## ASSIGNMENT
Each entry that appears below should be restated word for word.

[[ TASK INPUT, beginning ]]

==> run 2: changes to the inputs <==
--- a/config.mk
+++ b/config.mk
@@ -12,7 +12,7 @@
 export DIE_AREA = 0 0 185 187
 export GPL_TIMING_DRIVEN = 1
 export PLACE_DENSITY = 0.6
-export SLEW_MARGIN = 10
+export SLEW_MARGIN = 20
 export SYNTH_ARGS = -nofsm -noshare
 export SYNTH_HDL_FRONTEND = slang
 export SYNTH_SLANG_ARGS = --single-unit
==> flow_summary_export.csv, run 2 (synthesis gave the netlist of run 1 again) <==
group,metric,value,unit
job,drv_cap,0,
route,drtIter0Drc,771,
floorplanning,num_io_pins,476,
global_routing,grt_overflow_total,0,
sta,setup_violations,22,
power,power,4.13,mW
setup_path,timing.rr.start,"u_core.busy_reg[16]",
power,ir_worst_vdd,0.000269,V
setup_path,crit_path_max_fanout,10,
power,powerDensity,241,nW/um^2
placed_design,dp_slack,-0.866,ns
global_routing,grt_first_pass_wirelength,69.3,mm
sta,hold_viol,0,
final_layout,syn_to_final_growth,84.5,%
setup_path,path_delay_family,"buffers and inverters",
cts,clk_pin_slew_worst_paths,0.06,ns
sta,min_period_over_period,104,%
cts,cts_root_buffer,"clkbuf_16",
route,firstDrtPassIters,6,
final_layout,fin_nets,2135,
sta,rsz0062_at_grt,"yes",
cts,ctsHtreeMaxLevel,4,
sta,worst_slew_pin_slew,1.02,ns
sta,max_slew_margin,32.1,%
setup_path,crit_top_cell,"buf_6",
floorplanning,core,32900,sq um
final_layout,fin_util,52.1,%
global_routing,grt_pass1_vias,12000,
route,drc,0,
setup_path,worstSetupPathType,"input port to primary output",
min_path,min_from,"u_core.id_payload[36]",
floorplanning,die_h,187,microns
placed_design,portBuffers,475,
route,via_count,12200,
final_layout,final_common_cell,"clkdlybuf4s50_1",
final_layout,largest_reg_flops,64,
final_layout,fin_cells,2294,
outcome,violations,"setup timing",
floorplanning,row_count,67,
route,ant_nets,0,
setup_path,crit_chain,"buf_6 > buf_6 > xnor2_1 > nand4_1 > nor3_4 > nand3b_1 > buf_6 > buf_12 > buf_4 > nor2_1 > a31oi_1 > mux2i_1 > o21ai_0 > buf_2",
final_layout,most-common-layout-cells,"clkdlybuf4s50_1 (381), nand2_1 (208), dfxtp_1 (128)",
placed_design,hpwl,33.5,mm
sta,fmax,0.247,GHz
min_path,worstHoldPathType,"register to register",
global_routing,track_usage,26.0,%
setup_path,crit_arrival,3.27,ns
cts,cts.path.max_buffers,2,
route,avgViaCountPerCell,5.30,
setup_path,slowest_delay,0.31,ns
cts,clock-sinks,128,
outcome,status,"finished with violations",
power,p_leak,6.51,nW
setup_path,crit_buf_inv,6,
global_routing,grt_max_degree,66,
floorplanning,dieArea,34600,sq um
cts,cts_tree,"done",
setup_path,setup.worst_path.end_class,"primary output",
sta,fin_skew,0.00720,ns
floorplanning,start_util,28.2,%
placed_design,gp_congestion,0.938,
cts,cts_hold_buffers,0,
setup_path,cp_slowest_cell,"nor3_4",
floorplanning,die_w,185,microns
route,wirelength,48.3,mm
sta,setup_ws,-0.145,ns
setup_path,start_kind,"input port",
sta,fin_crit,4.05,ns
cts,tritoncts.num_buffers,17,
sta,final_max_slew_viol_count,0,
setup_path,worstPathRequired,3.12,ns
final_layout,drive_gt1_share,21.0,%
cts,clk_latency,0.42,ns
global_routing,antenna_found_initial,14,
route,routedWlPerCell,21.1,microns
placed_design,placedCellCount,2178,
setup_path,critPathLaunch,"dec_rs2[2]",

[[ TASK INPUT, end ]]

## WRITTEN ANSWER
==> run 2: changes to the inputs <==
--- a/config.mk
+++ b/config.mk
@@ -12,7 +12,7 @@
 export DIE_AREA = 0 0 185 187
 export GPL_TIMING_DRIVEN = 1
 export PLACE_DENSITY = 0.6
-export SLEW_MARGIN = 10
+export SLEW_MARGIN = 20
 export SYNTH_ARGS = -nofsm -noshare
 export SYNTH_HDL_FRONTEND = slang
 export SYNTH_SLANG_ARGS = --single-unit
==> flow_summary_export.csv, run 2 (synthesis gave the netlist of run 1 again) <==
group,metric,value,unit
job,drv_cap,0,
route,drtIter0Drc,771,
floorplanning,num_io_pins,476,
global_routing,grt_overflow_total,0,
sta,setup_violations,22,
power,power,4.13,mW
setup_path,timing.rr.start,"u_core.busy_reg[16]",
power,ir_worst_vdd,0.000269,V
setup_path,crit_path_max_fanout,10,
power,powerDensity,241,nW/um^2
placed_design,dp_slack,-0.866,ns
global_routing,grt_first_pass_wirelength,69.3,mm
sta,hold_viol,0,
final_layout,syn_to_final_growth,84.5,%
setup_path,path_delay_family,"buffers and inverters",
cts,clk_pin_slew_worst_paths,0.06,ns
sta,min_period_over_period,104,%
cts,cts_root_buffer,"clkbuf_16",
route,firstDrtPassIters,6,
final_layout,fin_nets,2135,
sta,rsz0062_at_grt,"yes",
cts,ctsHtreeMaxLevel,4,
sta,worst_slew_pin_slew,1.02,ns
sta,max_slew_margin,32.1,%
setup_path,crit_top_cell,"buf_6",
floorplanning,core,32900,sq um
final_layout,fin_util,52.1,%
global_routing,grt_pass1_vias,12000,
route,drc,0,
setup_path,worstSetupPathType,"input port to primary output",
min_path,min_from,"u_core.id_payload[36]",
floorplanning,die_h,187,microns
placed_design,portBuffers,475,
route,via_count,12200,
final_layout,final_common_cell,"clkdlybuf4s50_1",
final_layout,largest_reg_flops,64,
final_layout,fin_cells,2294,
outcome,violations,"setup timing",
floorplanning,row_count,67,
route,ant_nets,0,
setup_path,crit_chain,"buf_6 > buf_6 > xnor2_1 > nand4_1 > nor3_4 > nand3b_1 > buf_6 > buf_12 > buf_4 > nor2_1 > a31oi_1 > mux2i_1 > o21ai_0 > buf_2",
final_layout,most-common-layout-cells,"clkdlybuf4s50_1 (381), nand2_1 (208), dfxtp_1 (128)",
placed_design,hpwl,33.5,mm
sta,fmax,0.247,GHz
min_path,worstHoldPathType,"register to register",
global_routing,track_usage,26.0,%
setup_path,crit_arrival,3.27,ns
cts,cts.path.max_buffers,2,
route,avgViaCountPerCell,5.30,
setup_path,slowest_delay,0.31,ns
cts,clock-sinks,128,
outcome,status,"finished with violations",
power,p_leak,6.51,nW
setup_path,crit_buf_inv,6,
global_routing,grt_max_degree,66,
floorplanning,dieArea,34600,sq um
cts,cts_tree,"done",
setup_path,setup.worst_path.end_class,"primary output",
sta,fin_skew,0.00720,ns
floorplanning,start_util,28.2,%
placed_design,gp_congestion,0.938,
cts,cts_hold_buffers,0,
setup_path,cp_slowest_cell,"nor3_4",
floorplanning,die_w,185,microns
route,wirelength,48.3,mm
sta,setup_ws,-0.145,ns
setup_path,start_kind,"input port",
sta,fin_crit,4.05,ns
cts,tritoncts.num_buffers,17,
sta,final_max_slew_viol_count,0,
setup_path,worstPathRequired,3.12,ns
final_layout,drive_gt1_share,21.0,%
cts,clk_latency,0.42,ns
global_routing,antenna_found_initial,14,
route,routedWlPerCell,21.1,microns
placed_design,placedCellCount,2178,
setup_path,critPathLaunch,"dec_rs2[2]",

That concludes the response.